TASK PROMPT: From the top of the records below, return each line exactly, ending with the line that contains "localparam int SB_LD_DONE".

RECORDED DATA START

[src/rtl/keyload_pkg.sv]
package keyload_pkg;

    typedef enum logic [1:0] {
        ST_IDLE  = 2'd0,
        ST_WAIT  = 2'd1,
        ST_RETRY = 2'd2
    } seq_state_e;

    localparam int STS_W       = 8;
    localparam int SB_LD_DONE  = 0;
    localparam int SB_LD_OK    = 1;
    localparam int SB_IGNORED  = 2;
    localparam int SB_PG_ABORT = 3;
    localparam int SB_EXHAUST  = 4;
    localparam int SB_FZ_DONE  = 5;
    localparam int SB_FZ_ERR   = 6;
    localparam int SB_FZ_BUSY  = 7;

    localparam logic [STS_W-1:0] FUSE_CLR_MASK =
        (STS_W'(1) << SB_LD_DONE) | (STS_W'(1) << SB_LD_OK) |
        (STS_W'(1) << SB_FZ_DONE) | (STS_W'(1) << SB_FZ_ERR) |
        (STS_W'(1) << SB_FZ_BUSY);

endpackage

[src/rtl/keyload_tmr.sv]
module keyload_tmr #(
    parameter int unsigned TIMEOUT_MS = 10
) (
    input  logic clk,
    input  logic rst_n,
    input  logic restart_i,
    input  logic run_i,
    input  logic tick_i,
    output logic expired_o
);
    localparam int CNT_W = $clog2(TIMEOUT_MS + 1);

    typedef struct packed {
        logic [CNT_W-1:0] cnt;
    } tmr_regs_t;

    tmr_regs_t d, q;

    always_comb begin
        d = q;
        if (restart_i) begin
            d.cnt = '0;
        end else if (run_i && tick_i && q.cnt != CNT_W'(TIMEOUT_MS)) begin
            d.cnt = q.cnt + CNT_W'(1);
        end
    end

    always_ff @(posedge clk or negedge rst_n) begin
        if (!rst_n) q <= '0;
        else        q <= d;
    end

    assign expired_o = (q.cnt == CNT_W'(TIMEOUT_MS));

    // without a tick nothing moves the window
    assert_tick_only_R6: assert property (@(posedge clk) disable iff (!rst_n)
        (!restart_i && !tick_i) |=> $stable(expired_o));
    // a fresh attempt never starts already expired
    assert_restart_clean_R6: assert property (@(posedge clk) disable iff (!rst_n)
        restart_i |=> !expired_o);

endmodule

[src/rtl/keyload_sts.sv]
module keyload_sts
    import keyload_pkg::*;
(
    input  logic             clk,
    input  logic             rst_n,
    input  logic             wr_i,
    input  logic [STS_W-1:0] wdata_i,
    input  logic             hw_clr_i,
    input  logic [STS_W-1:0] set_i,
    output logic [STS_W-1:0] sts_o
);
    typedef struct packed {
        logic [STS_W-1:0] bits;
    } sts_regs_t;

    sts_regs_t d, q;
    logic [STS_W-1:0] drop;

    always_comb begin
        drop = (wr_i ? wdata_i : '0) | (hw_clr_i ? FUSE_CLR_MASK : '0);
        d = q;
        d.bits = (q.bits & ~drop) | set_i;
    end

    always_ff @(posedge clk or negedge rst_n) begin
        if (!rst_n) q <= '0;
        else        q <= d;
    end

    assign sts_o = q.bits;

    // a bit falls only when software or the key clear drops it
    assert_sticky_R8: assert property (@(posedge clk) disable iff (!rst_n)
        (!wr_i && !hw_clr_i) |=> ((~sts_o & $past(sts_o)) == '0));
    // a hardware set survives a simultaneous write-one-to-clear
    assert_set_wins_R8: assert property (@(posedge clk) disable iff (!rst_n)
        (set_i != '0) |=> ((sts_o & $past(set_i)) == $past(set_i)));
    // the key clear leaves the event bits 2..4 alone
    assert_clear_keeps_R10: assert property (@(posedge clk) disable iff (!rst_n)
        (hw_clr_i && !wr_i && set_i == '0) |=> (sts_o[4:2] == $past(sts_o[4:2])));

endmodule

[src/rtl/keyload_seq.sv]
module keyload_seq
    import keyload_pkg::*;
#(
    parameter int unsigned MAX_TRIES = 5
) (
    input  logic             clk,
    input  logic             rst_n,
    input  logic             start_i,
    input  logic             clear_i,
    input  logic             pg_ok_i,
    input  logic             fuse_done_i,
    input  logic             fuse_ok_i,
    input  logic             fuse_err_i,
    input  logic             expired_i,
    output logic             fuse_req_o,
    output logic             key_clear_o,
    output logic             key_send_o,
    output logic             done_o,
    output logic             err_o,
    output logic             restart_o,
    output logic             waiting_o,
    output logic             busy_o,
    output logic [STS_W-1:0] set_o
);
    localparam int TRY_W = $clog2(MAX_TRIES + 1);

    typedef struct packed {
        seq_state_e       state;
        logic [TRY_W-1:0] tries;
        logic             req;
        logic             clr;
        logic             send;
        logic             done;
        logic             err;
    } seq_regs_t;

    seq_regs_t d, q;
    logic      fail;

    always_comb begin
        d        = q;
        d.req    = 1'b0;
        d.clr    = 1'b0;
        d.send   = 1'b0;
        d.done   = 1'b0;
        d.err    = 1'b0;
        set_o    = '0;
        restart_o = 1'b0;
        fail     = 1'b0;

        if (q.state != ST_IDLE && (start_i || clear_i)) set_o[SB_IGNORED] = 1'b1;

        unique case (q.state)
            ST_IDLE: begin
                if (start_i) begin
                    if (!pg_ok_i) begin
                        d.err = 1'b1;
                        set_o[SB_PG_ABORT] = 1'b1;
                    end else begin
                        d.req     = 1'b1;
                        d.tries   = TRY_W'(1);
                        d.state   = ST_WAIT;
                        restart_o = 1'b1;
                    end
                end else if (clear_i) begin
                    d.clr = 1'b1;
                end
            end
            ST_WAIT: begin
                if (fuse_done_i) begin
                    set_o[SB_LD_DONE] = 1'b1;
                    set_o[SB_FZ_DONE] = 1'b1;
                    set_o[SB_LD_OK]   = fuse_ok_i;
                    set_o[SB_FZ_ERR]  = fuse_err_i;
                    if (fuse_ok_i) begin
                        d.send  = 1'b1;
                        d.done  = 1'b1;
                        d.state = ST_IDLE;
                    end else begin
                        fail = 1'b1;
                    end
                end else if (expired_i) begin
                    fail = 1'b1;
                end
                if (fail) begin
                    d.clr = 1'b1;
                    if (q.tries == TRY_W'(MAX_TRIES)) begin
                        d.err = 1'b1;
                        set_o[SB_EXHAUST] = 1'b1;
                        d.state = ST_IDLE;
                    end else begin
                        d.state = ST_RETRY;
                    end
                end
            end
            ST_RETRY: begin
                d.req     = 1'b1;
                d.tries   = q.tries + TRY_W'(1);
                d.state   = ST_WAIT;
                restart_o = 1'b1;
            end
            default: d.state = ST_IDLE;
        endcase
    end

    always_ff @(posedge clk or negedge rst_n) begin
        if (!rst_n) q <= '{state: ST_IDLE, default: '0};
        else        q <= d;
    end

    assign fuse_req_o  = q.req;
    assign key_clear_o = q.clr;
    assign key_send_o  = q.send;
    assign done_o      = q.done;
    assign err_o       = q.err;
    assign waiting_o   = (q.state == ST_WAIT);
    assign busy_o      = (q.state != ST_IDLE);

    // power domain down means error and no load command
    assert_pg_abort_R2: assert property (@(posedge clk) disable iff (!rst_n)
        (q.state == ST_IDLE && start_i && !pg_ok_i) |=> (err_o && !fuse_req_o));
    // the key is forwarded only after a good completion
    assert_send_after_ok_R3: assert property (@(posedge clk) disable iff (!rst_n)
        key_send_o |-> $past(q.state == ST_WAIT && fuse_done_i && fuse_ok_i));
    // a completion with a bad result is a failed attempt
    assert_bad_result_R4: assert property (@(posedge clk) disable iff (!rst_n)
        (q.state == ST_WAIT && fuse_done_i && !fuse_ok_i) |=> (key_clear_o && !key_send_o));
    // the attempt number stays within the bound
    assert_try_bound_R5: assert property (@(posedge clk) disable iff (!rst_n)
        fuse_req_o |-> (q.tries != '0 && q.tries <= TRY_W'(MAX_TRIES)));
    // an expired wait without completion fails the attempt
    assert_timeout_fail_R6: assert property (@(posedge clk) disable iff (!rst_n)
        (q.state == ST_WAIT && !fuse_done_i && expired_i) |=> key_clear_o);

endmodule

[src/rtl/keyload_ctrl.sv]
module keyload_ctrl
    import keyload_pkg::*;
#(
    parameter int unsigned MAX_TRIES  = 5,
    parameter int unsigned TIMEOUT_MS = 10
) (
    input  logic             clk,
    input  logic             rst_n,
    input  logic             start_i,
    input  logic             clear_i,
    input  logic             pg_ok_i,
    input  logic             ms_tick_i,
    output logic             fuse_req_o,
    input  logic             fuse_done_i,
    input  logic             fuse_ok_i,
    input  logic             fuse_err_i,
    output logic             key_clear_o,
    output logic             key_send_o,
    input  logic             sts_wr_i,
    input  logic [STS_W-1:0] sts_wdata_i,
    output logic [STS_W-1:0] sts_o,
    output logic             done_o,
    output logic             err_o
);
    logic             expired, restart, waiting, busy;
    logic [STS_W-1:0] seq_set, all_set;

    keyload_seq #(.MAX_TRIES(MAX_TRIES)) u_seq (
        .clk        (clk),
        .rst_n      (rst_n),
        .start_i    (start_i),
        .clear_i    (clear_i),
        .pg_ok_i    (pg_ok_i),
        .fuse_done_i(fuse_done_i),
        .fuse_ok_i  (fuse_ok_i),
        .fuse_err_i (fuse_err_i),
        .expired_i  (expired),
        .fuse_req_o (fuse_req_o),
        .key_clear_o(key_clear_o),
        .key_send_o (key_send_o),
        .done_o     (done_o),
        .err_o      (err_o),
        .restart_o  (restart),
        .waiting_o  (waiting),
        .busy_o     (busy),
        .set_o      (seq_set)
    );

    keyload_tmr #(.TIMEOUT_MS(TIMEOUT_MS)) u_tmr (
        .clk      (clk),
        .rst_n    (rst_n),
        .restart_i(restart),
        .run_i    (waiting),
        .tick_i   (ms_tick_i),
        .expired_o(expired)
    );

    assign all_set = seq_set | (fuse_req_o ? (STS_W'(1) << SB_FZ_BUSY) : '0);

    keyload_sts u_sts (
        .clk     (clk),
        .rst_n   (rst_n),
        .wr_i    (sts_wr_i),
        .wdata_i (sts_wdata_i),
        .hw_clr_i(key_clear_o),
        .set_i   (all_set),
        .sts_o   (sts_o)
    );

    // a command during a running sequence is flagged
    assert_busy_flag_R9: assert property (@(posedge clk) disable iff (!rst_n)
        (busy && (start_i || clear_i)) |=> sts_o[SB_IGNORED]);
    // each load command marks the fuse busy bit
    assert_busy_bit_R11: assert property (@(posedge clk) disable iff (!rst_n)
        fuse_req_o |=> sts_o[SB_FZ_BUSY]);

endmodule

[config.mk]
export PLATFORM = sky130hd
export DESIGN_NAME = keyload_ctrl
export DESIGN_NICKNAME = d
export VERILOG_FILES = /design/src/rtl/keyload_pkg.sv /design/src/rtl/keyload_tmr.sv /design/src/rtl/keyload_sts.sv /design/src/rtl/keyload_seq.sv /design/src/rtl/keyload_ctrl.sv
export SDC_FILE = /design/constraint.sdc
export NUM_CORES = 1
export LEC_CHECK = 0
export ABC_CLOCK_PERIOD_IN_PS = 1600
export BUFFER_PORTS_ARGS = -buffer_cell sky130_fd_sc_hd__buf_2
export CAP_MARGIN = 20
export CORE_MARGIN = 2
export CORE_UTILIZATION = 25
export DETAILED_ROUTE_END_ITERATION = 8
export GPL_TIMING_DRIVEN = 0
export SKIP_CTS_REPAIR_TIMING = 1
export SYNTH_ARGS = -nofsm -noshare
export SYNTH_HDL_FRONTEND = slang
export SYNTH_SLANG_ARGS = --single-unit
[constraint.sdc]
create_clock -name clk -period 1.6 [get_ports clk]
set_clock_uncertainty 0.15 [all_clocks]
set_input_delay 0.08 -clock clk [delete_from_list [all_inputs] [get_ports clk]]
set_output_delay 0.08 -clock clk [all_outputs]
set_load 0.01 [all_outputs]
* Word level (Yosys, flattened, before mapping)
Cells that the tools add are included.
Word-level totals: logic and storage cells 73, bits of input ports 18, flip-flop bits (word level) 22
Cells by class: reduce and logical (&&, ||, !) cells 10, muxes and demuxes 38, bitwise gates (word level) 5, eq/ne operators 9, add/subtract/negate cells 2
Operator list (number):
- $mux 8 | 3
- $mux 2 | 10
- $or 8x8->8 | 2
- $mux 1 | 15
- $mux 6 | 2
- $and 8x8->8 | 1
- $mux 4 | 2
- $not 8->8 | 1
- $or 7x8->8 | 1
- $pmux 4 s2 | 1
- $ne 3x3->1 const B | 2
- $pmux 1 s2 | 3
- $pmux 2 s3 | 1
- $reduce_bool 2->1 | 3
- $add 4x1->4 const B | 1
- $eq 4x4->1 const B | 1
- $ne 2x2->1 const B | 2
- $ne 4x4->1 const B | 1
- $reduce_and 4->1 | 1
- $add 3x1->3 const B | 1
- $eq 3x3->1 const B | 1
- $logic_and 1x1->1 | 3
- $mux 3 | 1
- $reduce_and 3->1 | 1
- other kinds (4) | 4

* Logic depth before layout (Yosys ltp)
Gate-level depths: netlist of the first run.
word-level depth 8, mapped depth 5, mapped depth without buffers 5

* By module
A second synthesis of the first run with hierarchy kept.
Second synthesis, totals: cells, all modules 97, area total of the unflattened synthesis 1036.0 sq um
By module, submodules not included:
- keyload_seq | area each 481.7 sq um, times used 1, cells each 45
- keyload_sts | area each 307.8 sq um, times used 1, cells each 26
- keyload_tmr | area each 240.2 sq um, times used 1, cells each 25
- keyload_ctrl | area each 6.3 sq um, times used 1, cells each 1

* Worst setup path before layout of the first run
No wires, ideal clock.
kind reg2reg, start point reg u_tmr.q[0] (netlist name), end point reg u_tmr.q[1] (netlist name), stages on the path, launching flop included 6, data required time 1.377 ns, period minus slack after synthesis 1.480 ns, path slack 0.120 ns, arrival time 1.257 ns, path through dfrtp_1 > inv_1 > ha_1 > and3b_1 > or3_1 > a21oi_2
Between the ends: longest elaborated chain between the ends 3
RTL lines:
- from (decl) | RTL line keyload_tmr.sv:17 | tmr_regs_t d, q;
- from (signal assigned) | RTL line keyload_tmr.sv:29 | if (!rst_n) q <= '0;
- from (signal assigned) | RTL line keyload_tmr.sv:30 | else q <= d;
- $add 4x1->4 or $ne 4x4->1 (tied branches) | RTL line keyload_tmr.sv:24, keyload_tmr.sv:23
- $mux 4 or $logic_and 1x1->1 (tied branches) | RTL line keyload_tmr.sv:23 | end else if (run_i && tick_i && q.cnt != CNT_W'(TIMEOUT_MS)) begin
- $mux 4 or $reduce_bool 2->1 (tied branches)
Several ways; a longest one is shown, not always the timed one. The select of a mux whose other input is x is not followed. A chain may end at the register's enable or synchronous reset.

* Worst setup path after layout of the first run
Ends and elaborated chain as after synthesis.

==> impl_metrics.py, run 1 <==
metrics = {
    "flow_run": {
        "cap_violations": 0,
    },
    "route": {
        "drt_drc_violations_left": 0,
        "drt_pre_antenna_iters": 4,
        "postRouteWirelength_um": 2120,
        "drt-initial-drc-count": 40,
        "via_count": 806,
        "routedWlPerCell_um": 11.7,
        "ant_nets": 0,
        "post_drt_via_cell_ratio": 4.45,
    },
    "critical_path": {
        "critPathLaunchType": "flop",
        "cp_data_arrival_time_ns": 1.60,
        "regToRegSetupSlack_ns": 0.03,
        "r2r_end": "u_tmr.q[1]$_DFFE_PN0P_",
        "r2r-start": "u_tmr.q[0]$_DFFE_PN0P_",
        "crit_end": "u_tmr.q[1]$_DFFE_PN0P_",
        "startpoint": "u_tmr.q[0]$_DFFE_PN0P_",
        "critPathMaxFanout": 4,
        "end_kind": "flop",
        "r2r_cells": 5,
        "worstSetupPathType": "flop to flop",
        "required_ns": 1.63,
    },
    "timing": {
        "min_period_ns": 1.57,
        "hold_viol": 1,
        "hold_slack_ns": -0.0440,
        "setup_viol": 0,
        "finalCritPeriodShare": 0.981,
        "rsz0062_at_grt": "no",
        "finalMaxSlewViolations": 0,
        "fmax_mhz": 637,
        "maxSlewHeadroom": 0.689,
        "worst_pin_slew_ns": 0.467,
    },
    "status": {
        "violations": "negative hold slack",
        "status": "finished, violations left",
    },
    "die": {
        "die_w_um": 66.1,
        "die_area_sq_um": 4370,
        "rows": 22,
        "core_area_sq_um": 3690,
        "die_y_um": 66.1,
        "initial_core_util": 0.262,
        "pin_count": 31,
    },
    "placement": {
        "dp.final_hpwl_um": 1570,
        "io_buffers": 29,
        "gp_congestion": 0.744,
    },
    "global_route": {
        "grt_first_pass_wirelength_um": 3110,
        "antenna_found_initial": 0,
        "grt_use_total": 0.0930,
        "grt_max_degree": 22,
        "grt_pass1_vias": 711,
        "gr-total-overflow": 0,
    },
    "synthesis": {
        "syn_nets": 112,
        "synthCells": 90,
        "seq_area_frac_synth": 0.545,
        "syn_area_per_cell_sq_um": 10.7,
        "synthArstFlopShare": 1.00,
        "ys_ff_latch": 21,
        "synthFlopType": "dfrtp_1",
        "synth_cell_types": 30,
        "synth_edf_count": 0,
        "syn_area_sq_um": 965,
        "yosys_warnings": 0,
    },
    "pwr": {
        "p_int_mw": 1.18,
        "leakage_nw": 0.683,
        "sequentialPowerShare": 0.457,
        "ir_drop_uv": 335,
        "clkPwrFrac": 0.189,
        "switching_share": 0.328,
        "powerDensity_nw_per_um2": 1340,
        "power_switching_uw": 578,
        "p_comb_frac": 0.354,
    },
    "hold_path": {
        "hold_depth": 4,
        "hold_path_class": "input pin to flop",
    },
    "cells_and_area": {
        "final_cell_mix": "buf_2 (29), dfrtp_1 (21), nand2_1 (17), dlygate4sd3_1 (8), o21ai_0 (7)",
        "drive_gt1_frac": 0.338,
        "multi_input_area_sq_um": 407,
        "register_area_sq_um": 526,
        "diodes": 0,
        "fillers": 378,
        "final_net_count": 156,
        "final_util": 0.358,
        "synthToLayoutAreaGrowth_pct": 36.7,
        "final_common_cell": "buf_2",
    },
    "cts": {
        "numCtsBuffers": 3,
        "cts-root-buf": "clkbuf_8",
        "htreeDepth": 1,
        "clockBufferDepth": 2,
        "cts.sink_count": 21,
        "cts_tree": "done",
        "clk_pin_slew_worst_paths_ns": 0.07,
        "clk_latency_ns": 0.25,
    },
}
-- stage by stage --
step	cells	area (sq um)	total power, mW	TNS [ns]	worst slack (ns)
floorplan	90	965	1.19	0	0.120
global placement	167	1170	1.37	0	0.0230
detailed placement	167	1170	1.40	-0.0185	-0.0185
CTS	171	1210	1.74	-0.0298	-0.0274
global route	181	1320	1.89	0	0.000784
finish	181	1320	1.76	0	0.0310
-- layer usage --
metal	global-route usage	up-vias	wire length, um
met5	0	-	0
met4	0.0306	0	8
met3	0.0239	2	128
met2	0.155	26	997
met1	0.117	377	988
li1	-	401	-
-- layout make-up --
cell class,count,area share
sequential,21,0.398
timing repair buffer,39,0.182
multi-input combinational,61,0.308
tap,48,0.0455
inverter,5,0.0142
clock buffer,4,0.0342
buffer,3,0.0171
-- synthesized netlist by cell type (all sizes together), types with 2 or more instances --
master | n | area (sq um)
dfrtp | 21 | 526
nand2 | 17 | 63.8
o21ai | 7 | 35.0
inv | 5 | 18.8
a21oi | 4 | 23.8
a31o | 4 | 35.0
ha | 4 | 50.1
nand3b | 3 | 22.5
and3b | 2 | 17.5
buf | 2 | 18.8
mux2i | 2 | 20.0
nand3 | 2 | 10.0
o22ai | 2 | 12.5
-- cell families (layout without fill, tap and decap cells) --
logic type      count (synthesis)  in the layout  synth area share
compound gates                 21             21             0.147
flops                          21             21             0.545
mux                             3              3            0.0324
simple gates                   33             33             0.182
buf+inv                         8             51            0.0428
fa+ha+maj                       4              4            0.0519
-- worst max-delay path, stage by stage, from the launching register on --
cell and delay, ns:
dfrtp_1 0.38, inv_1 0.07, ha_1 0.21, and3b_2 0.22
or3_1 0.36, a21oi_2 0.12
-- worst min path at each step --
stage	start	slack (ns)	end
6_report	sts_wdata_i[4]	-0.04	u_sts.sts_o[4]$_DFF_PN0_
3_3_place_gp	rst_n	-0.1	u_sts.sts_o[3]$_DFF_PN0_
2_1_floorplan	rst_n	-0.37	u_seq.done_o$_DFF_PN0_
5_1_grt	sts_wdata_i[4]	0.01	u_sts.sts_o[4]$_DFF_PN0_
3_5_place_dp	rst_n	-0.09	u_sts.sts_o[4]$_DFF_PN0_
4_1_cts	rst_n	-0.37	u_sts.sts_o[4]$_DFF_PN0_
-- power by group through the flow --
| stage | Combinational, mW | Sequential [mW] | Clock (mW) |
|---|---|---|---|
| 2_1_floorplan | 0.339 | 0.849 | 0 |
| 3_3_place_gp | 0.566 | 0.809 | 0 |
| 3_5_place_dp | 0.588 | 0.816 | 0 |
| 4_1_cts | 0.590 | 0.805 | 0.345 |
| 5_1_grt | 0.699 | 0.829 | 0.363 |
| 6_report | 0.623 | 0.806 | 0.333 |
-- flip-flops by register name, indices dropped and copies added (netlist names) --
register and cells:
u_tmr.q 4, u_seq.q 5, u_seq.err_o 1, u_seq.done_o 1
u_seq.key_clear_o 1, u_sts.sts_o 8, u_seq.fuse_req_o 1
Power figures use the tool's default switching activity.
==> run 2, diff against run 1 <==
--- a/config.mk
+++ b/config.mk
@@ -9,9 +9,10 @@
 export BUFFER_PORTS_ARGS = -buffer_cell sky130_fd_sc_hd__buf_2
 export CAP_MARGIN = 20
 export CORE_MARGIN = 2
-export CORE_UTILIZATION = 25
+export CORE_UTILIZATION = 42
 export DETAILED_ROUTE_END_ITERATION = 8
 export GPL_TIMING_DRIVEN = 0
+export PLACE_DENSITY = 0.71
 export SKIP_CTS_REPAIR_TIMING = 1
 export SYNTH_ARGS = -nofsm -noshare
 export SYNTH_HDL_FRONTEND = slang
==> run 2 against run 1 <==
  * The flow now finishes without violations
  * Clock-buffer cell count is the same
  * Die area is 38% lower
  * Via count is 7.4% higher
  * Setup slack lost 0.0038 ns
  * Cell count is 6.6% lower
  * Flip-flop and latch count did not move
  * Power shrank 2.9%
  * Worst hold slack improved by 0.076 ns
  * Register-to-register slack about the same
  * Clock power is 26% lower
  * Largest power group unchanged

RECORDED DATA END

WRITTEN ANSWER:
[src/rtl/keyload_pkg.sv]
package keyload_pkg;

    typedef enum logic [1:0] {
        ST_IDLE  = 2'd0,
        ST_WAIT  = 2'd1,
        ST_RETRY = 2'd2
    } seq_state_e;

    localparam int STS_W       = 8;
    localparam int SB_LD_DONE  = 0;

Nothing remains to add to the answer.